Producing an independent film in Australia requires a minor miracle. Securing a theatrical release demands another. Western Australian producer Kate Separovich understands this struggle intimately. She recently navigated a limited 20-screen national release for her debut feature, Proclivitas, while competing against massive studio blockbusters.
However, Separovich brings a wry pragmatism to the challenge. She knows that building audience awareness stands as the ultimate hurdle for local cinema.
That reality drove her straight to the stage at Screen Forever 40 to pitch her next project.
Separovich took out the top prize at the inaugural Simpsons Pitching Competition, securing vital development funding for her proposed psychosexual feature, Parrot.

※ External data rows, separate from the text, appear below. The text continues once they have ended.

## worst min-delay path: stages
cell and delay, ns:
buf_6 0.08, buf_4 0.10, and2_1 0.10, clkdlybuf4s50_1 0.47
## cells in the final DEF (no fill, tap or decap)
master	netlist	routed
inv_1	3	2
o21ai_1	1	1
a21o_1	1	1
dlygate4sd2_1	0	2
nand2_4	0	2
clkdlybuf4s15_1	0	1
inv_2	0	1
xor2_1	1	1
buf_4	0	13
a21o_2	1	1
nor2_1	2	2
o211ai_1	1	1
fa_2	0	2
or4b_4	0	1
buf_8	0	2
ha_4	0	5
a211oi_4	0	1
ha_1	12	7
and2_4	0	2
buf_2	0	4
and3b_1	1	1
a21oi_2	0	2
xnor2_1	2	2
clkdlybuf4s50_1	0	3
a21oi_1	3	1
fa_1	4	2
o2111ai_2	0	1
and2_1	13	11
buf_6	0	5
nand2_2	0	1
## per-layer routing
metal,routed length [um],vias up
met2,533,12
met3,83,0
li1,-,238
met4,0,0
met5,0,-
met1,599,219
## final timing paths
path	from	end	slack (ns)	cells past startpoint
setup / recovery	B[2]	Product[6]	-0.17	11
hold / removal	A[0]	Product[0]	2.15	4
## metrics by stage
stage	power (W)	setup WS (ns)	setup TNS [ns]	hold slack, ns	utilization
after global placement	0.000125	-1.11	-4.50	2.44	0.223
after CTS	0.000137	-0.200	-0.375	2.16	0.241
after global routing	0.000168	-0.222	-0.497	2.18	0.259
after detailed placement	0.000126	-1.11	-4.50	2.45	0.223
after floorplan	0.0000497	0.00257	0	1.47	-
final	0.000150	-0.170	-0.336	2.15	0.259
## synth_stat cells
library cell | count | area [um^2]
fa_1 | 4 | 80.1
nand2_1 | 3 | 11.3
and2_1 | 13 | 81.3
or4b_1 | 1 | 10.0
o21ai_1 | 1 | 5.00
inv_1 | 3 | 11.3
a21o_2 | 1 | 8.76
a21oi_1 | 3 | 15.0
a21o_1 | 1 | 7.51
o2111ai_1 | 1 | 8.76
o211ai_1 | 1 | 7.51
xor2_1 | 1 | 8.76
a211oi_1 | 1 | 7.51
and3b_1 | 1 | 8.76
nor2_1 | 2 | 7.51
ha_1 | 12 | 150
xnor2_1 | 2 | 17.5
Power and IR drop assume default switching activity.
**./design.v**
```verilog
`timescale 1ns/1ns
module ALU8Bit (
    input [7:0] A,           
    input [7:0] B,           
    input [2:0] Opcode,      
    output reg [7:0] Result,  
    output reg Zero          
);
    always @(*) begin
        case (Opcode)
            3'b000: Result = A + B;       
            3'b001: Result = A - B;       
            3'b010: Result = A & B;       
            3'b011: Result = A | B;       
            3'b100: Result = A ^ B;       
            3'b101: Result = ~(A | B);    
            default: Result = 8'b00000000;  
        endcase
        Zero = (Result == 8'b00000000) ? 1'b1 : 1'b0;
    end
endmodule
module InOrderProcessor (
    input clk,                   
    input reset,                 
    input [15:0] instruction,    
    output [7:0] result          
);
    reg [7:0] registers [0:7];
    reg [7:0] A, B;              
    wire [7:0] ALUResult;        
    wire ZeroFlag;               
    reg [2:0] Opcode;            
    reg [2:0] DestReg;           
    reg writeBack;               
    ALU8Bit alu (
        .A(A),
        .B(B),
        .Opcode(Opcode),
        .Result(ALUResult),
        .Zero(ZeroFlag)
    );
    always @(posedge clk or posedge reset) begin
        if (reset) begin
            A <= 8'b0;
            B <= 8'b0;
            Opcode <= 3'b000;
            DestReg <= 3'b000;
            writeBack <= 0;
        end else begin
            Opcode <= instruction[15:13];   
                A <= instruction[12:10];   
                B <= instruction[9:7];     
                DestReg <= instruction[6:4];          
                writeBack <= 1'b1;  
        end
    end
    always @(posedge clk) begin
        if (writeBack) begin
            registers[DestReg] <= ALUResult;  
        end
    end
    assign result = ALUResult; 
endmodule
```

Pitching a psychosexual nightmare
Screen Producers Australia launched the Simpsons Pitching Competition to inject crucial development capital into the local feature film market.
Sponsored by Simpsons Lawyers, the initiative gave four finalists exactly five minutes to pitch their boldest ideas to a live audience and a heavy-hitting industry jury.
Separovich faced off against Madeleine Hetherton-Miau, Maggie Miles, and Karen Radzyner. She stood before a panel featuring Roadshow distributor Edwina Waddy, Odin’s Eye Entertainment sales agent Michael Favelle, and Bankside sales agent Sophie Banks.

Simpsons Pitch winner, Kate Separovich and writer / director, Timothy Despina Marshall. Image: file
She presented Parrot, a script penned by writer and director Timothy Despina Marshall. The plot follows five gay men on a wilderness birthday trip who mutate into carnivorous doppelgängers of their group’s most desirable member.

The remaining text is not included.